Background: Inflammation plays an important role in ischemic brain injury and affects brain recovery and neuroplasticity. Chrysophanol (CHR), has attracted attention for its protective effects through immunomodulatory and anti-inflammatory properties. However, the effect of CHR for brain recovery and neuroplasticity is not clear. The current study aimed to investigate the effect of CHR in the chronic phase of stroke in mice, and to elucidate the underlying mechanisms.Methods: C57BL/6 mice were subjected to treatment with Vehicle or CHR immediately through intraperitoneal injection daily for 14 d after distal middle cerebral artery occlusion (dMCAO). Neurological deficits were monitored up to 28 days after stroke. Nissl and Golgi stain, neural plasticity, and microglia-associated inflammatory cytokines were detected. Primary cortical neuron and BV2 microglia cell lines were employed to explore the underlying mechanism in vitro.Results: Compared with Vehicle group, CHR mitigated the histological damage, facilitated the neural plasticity and improved the neurological function up to 4 weeks after stroke. In vitro, CHR promoted the complexity of neurons and the spine density by modulating microglial polarization and reducing the expression of microgliaassociated inflammatory cytokines, especially IL-6. In vivo, microglia activation and inflammatory cytokines were significantly increased after dMCAO and downregulated by CHR. Further investigation showed STAT3 is the major downstream effector of IL-6 signaling.Conclusions: CHR ameliorated microenvironment for neural plasticity and exhibited neuroprotection via arresting microglia toward pro-inflammatory phenotype and downregulation of the expressions of pro-inflammatory cytokines, especially of IL-6. IL-6-STAT3 signaling might be CHR's therapeutic target for neuroinflammatory responses after stroke.

Automated summary

This study aimed to investigate the effect of Chrysophanol (CHR) in the chronic phase of stroke and its underlying mechanisms.

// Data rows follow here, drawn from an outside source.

`src/rtl/ultrasonic_sensor_uart_receiver_pkg.sv`:
```
// Shared constants for the ultrasonic sensor UART path: rx state encodings,
// ASCII command bytes and baud defaults common to the receiver and transmitter.
package ultrasonic_sensor_uart_receiver_pkg;

    localparam int CLKS_PER_BIT_DEF = 5208;
    localparam int HALF_BIT_DEF     = 2604;
    localparam int DATA_BITS_P      = 8;
    localparam int CNT_W            = 13;

    localparam logic [2:0] RX_IDLE   = 3'd0;
    localparam logic [2:0] RX_START  = 3'd1;
    localparam logic [2:0] RX_DATA   = 3'd2;
    localparam logic [2:0] RX_PARITY = 3'd3;
    localparam logic [2:0] RX_STOP   = 3'd4;
    localparam logic [2:0] RX_BREAK  = 3'd5;

    localparam logic [7:0] cmd_cm_p      = 8'h63;
    localparam logic [7:0] cmd_cm_uc_p   = 8'h43;
    localparam logic [7:0] cmd_inch_p    = 8'h69;
    localparam logic [7:0] cmd_inch_uc_p = 8'h49;
    localparam logic [7:0] cmd_meas_p    = 8'h6D;
    localparam logic [7:0] cmd_meas_uc_p = 8'h4D;

    typedef enum logic [1:0] {CMD_NONE, CMD_CM, CMD_INCH, CMD_MEAS} cmd_e;

    function automatic cmd_e decode_cmd(input logic [7:0] b);
        case (b)
            cmd_cm_p,   cmd_cm_uc_p:   return CMD_CM;
            cmd_inch_p, cmd_inch_uc_p: return CMD_INCH;
            cmd_meas_p, cmd_meas_uc_p: return CMD_MEAS;
            default:                   return CMD_NONE;
        endcase
    endfunction

endpackage

```
`src/rtl/ultrasonic_sensor_uart_receiver_bit_sync.sv`:
```
// Two-flop synchronizer for the asynchronous Rx line; both flops reset to
// the idle-high level so reset never looks like a start bit.
module uart_rx_bit_sync (
    input  logic Clk_i,
    input  logic Reset_i,
    input  logic async_i,
    output logic sync_o
);

    logic meta_q;
    logic sync_q;

    always_ff @(posedge Clk_i) begin
        if (Reset_i) begin
            meta_q <= 1'b1;
            sync_q <= 1'b1;
        end else begin
            meta_q <= async_i;
            sync_q <= meta_q;
        end
    end

    assign sync_o = sync_q;

endmodule

```
`src/rtl/ultrasonic_sensor_uart_receiver.sv`:
```
// UART receiver (8N1, or 8E1 when UART_RX_PARITY_EN is defined) with ASCII
// command decode for the cm/inch unit select and measure-request pulse.
module ultrasonic_sensor_uart_receiver
    import ultrasonic_sensor_uart_receiver_pkg::*;
#(
    parameter int CLKS_PER_BIT_P = CLKS_PER_BIT_DEF,
    parameter int HALF_BIT_P     = HALF_BIT_DEF
) (
    input  logic       Clk_i,
    input  logic       Reset_i,
    input  logic       Rx_i,
    output logic [7:0] Data_o,
    output logic       Data_valid_o,
    output logic       Frame_error_o,
    output logic       Parity_error_o,
    output logic       cm_or_inch_o,
    output logic       Measure_req_o
);

    localparam logic [CNT_W-1:0] bit_last  = CNT_W'(CLKS_PER_BIT_P - 1);
    localparam logic [CNT_W-1:0] half_last = CNT_W'(HALF_BIT_P - 1);
    localparam logic [2:0]       last_idx  = 3'(DATA_BITS_P - 1);

    logic             rx_s;
    logic [2:0]       state_q, state_d;
    logic [CNT_W-1:0] cnt_q, cnt_d;
    logic [2:0]       bit_idx_q, bit_idx_d;
    logic [7:0]       shift_q, shift_d;
    logic [7:0]       data_q, data_d;
    logic             valid_q, valid_d;
    logic             ferr_q, ferr_d;
    logic             unit_q, unit_d;
    logic             meas_q, meas_d;
    logic             good_byte;
`ifdef UART_RX_PARITY_EN
    logic             par_q, par_d;
    logic             perr_q, perr_d;
`endif

    uart_rx_bit_sync u_sync (
        .Clk_i   (Clk_i),
        .Reset_i (Reset_i),
        .async_i (Rx_i),
        .sync_o  (rx_s)
    );

    always_comb begin
        // NOTE: every variable gets a default first so no path can infer a latch.
        state_d   = state_q;
        cnt_d     = cnt_q + 1'b1;
        bit_idx_d = bit_idx_q;
        shift_d   = shift_q;
        data_d    = data_q;
        unit_d    = unit_q;
        valid_d   = 1'b0;
        ferr_d    = 1'b0;
        meas_d    = 1'b0;
        good_byte = 1'b0;
`ifdef UART_RX_PARITY_EN
        par_d     = par_q;
        perr_d    = 1'b0;
`endif
        case (state_q)
            RX_IDLE: begin
                cnt_d = '0;
                if (!rx_s) state_d = RX_START;
            end
            RX_START: if (cnt_q == half_last) begin
                cnt_d     = '0;
                bit_idx_d = '0;
                state_d   = rx_s ? RX_IDLE : RX_DATA;
            end
            RX_DATA: if (cnt_q == bit_last) begin
                cnt_d     = '0;
                shift_d   = {rx_s, shift_q[7:1]};
                bit_idx_d = bit_idx_q + 1'b1;
`ifdef UART_RX_PARITY_EN
                if (bit_idx_q == last_idx) state_d = RX_PARITY;
`else
                if (bit_idx_q == last_idx) state_d = RX_STOP;
`endif
            end
`ifdef UART_RX_PARITY_EN
            RX_PARITY: if (cnt_q == bit_last) begin
                cnt_d   = '0;
                par_d   = rx_s;
                state_d = RX_STOP;
            end
`endif
            // Leaving mid stop bit gives half a bit of slack to catch the next start edge.
            RX_STOP: if (cnt_q == bit_last) begin
                cnt_d = '0;
                if (rx_s) begin
                    state_d = RX_IDLE;
`ifdef UART_RX_PARITY_EN
                    if (^{shift_q, par_q}) perr_d = 1'b1;
                    else                   good_byte = 1'b1;
`else
                    good_byte = 1'b1;
`endif
                end else begin
                    ferr_d  = 1'b1;
                    state_d = RX_BREAK;
                end
            end
            RX_BREAK: begin
                cnt_d = '0;
                if (rx_s) state_d = RX_IDLE;
            end
            default: begin
                state_d   = RX_IDLE;
                cnt_d     = '0;
                bit_idx_d = '0;
            end
        endcase

        if (good_byte) begin
            data_d  = shift_q;
            valid_d = 1'b1;
            case (decode_cmd(shift_q))
                CMD_CM:   unit_d = 1'b0;
                CMD_INCH: unit_d = 1'b1;
                CMD_MEAS: meas_d = 1'b1;
                default:  ;
            endcase
        end
    end

    // NOTE: sequential state uses non-blocking assignments only.
    always_ff @(posedge Clk_i) begin
        if (Reset_i) begin
            state_q   <= RX_IDLE;
            cnt_q     <= '0;
            bit_idx_q <= '0;
            shift_q   <= '0;
            data_q    <= '0;
            valid_q   <= 1'b0;
            ferr_q    <= 1'b0;
            unit_q    <= 1'b0;
            meas_q    <= 1'b0;
`ifdef UART_RX_PARITY_EN
            par_q     <= 1'b0;
            perr_q    <= 1'b0;
`endif
        end else begin
            state_q   <= state_d;
            cnt_q     <= cnt_d;
            bit_idx_q <= bit_idx_d;
            shift_q   <= shift_d;
            data_q    <= data_d;
            valid_q   <= valid_d;
            ferr_q    <= ferr_d;
            unit_q    <= unit_d;
            meas_q    <= meas_d;
`ifdef UART_RX_PARITY_EN
            par_q     <= par_d;
            perr_q    <= perr_d;
`endif
        end
    end

    assign Data_o        = data_q;
    assign Data_valid_o  = valid_q;
    assign Frame_error_o = ferr_q;
    assign cm_or_inch_o  = unit_q;
    assign Measure_req_o = meas_q;
`ifdef UART_RX_PARITY_EN
    assign Parity_error_o = perr_q;
`else
    assign Parity_error_o = 1'b0;
`endif

endmodule

```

The results showed that CHR alleviated tissue damage, promoted neural plasticity, and improved neurological function. In vitro experiments revealed that CHR enhanced the complexity of neurons and spine density by modulating microglial polarization and reducing the expression of microglia-associated inflammatory cytokines, particularly IL-6. In vivo experiments demonstrated that CHR inhibited microglia activation and downregulated inflammatory cytokines. Further investigation suggested that IL-6-STAT3 signaling played a significant role in this process.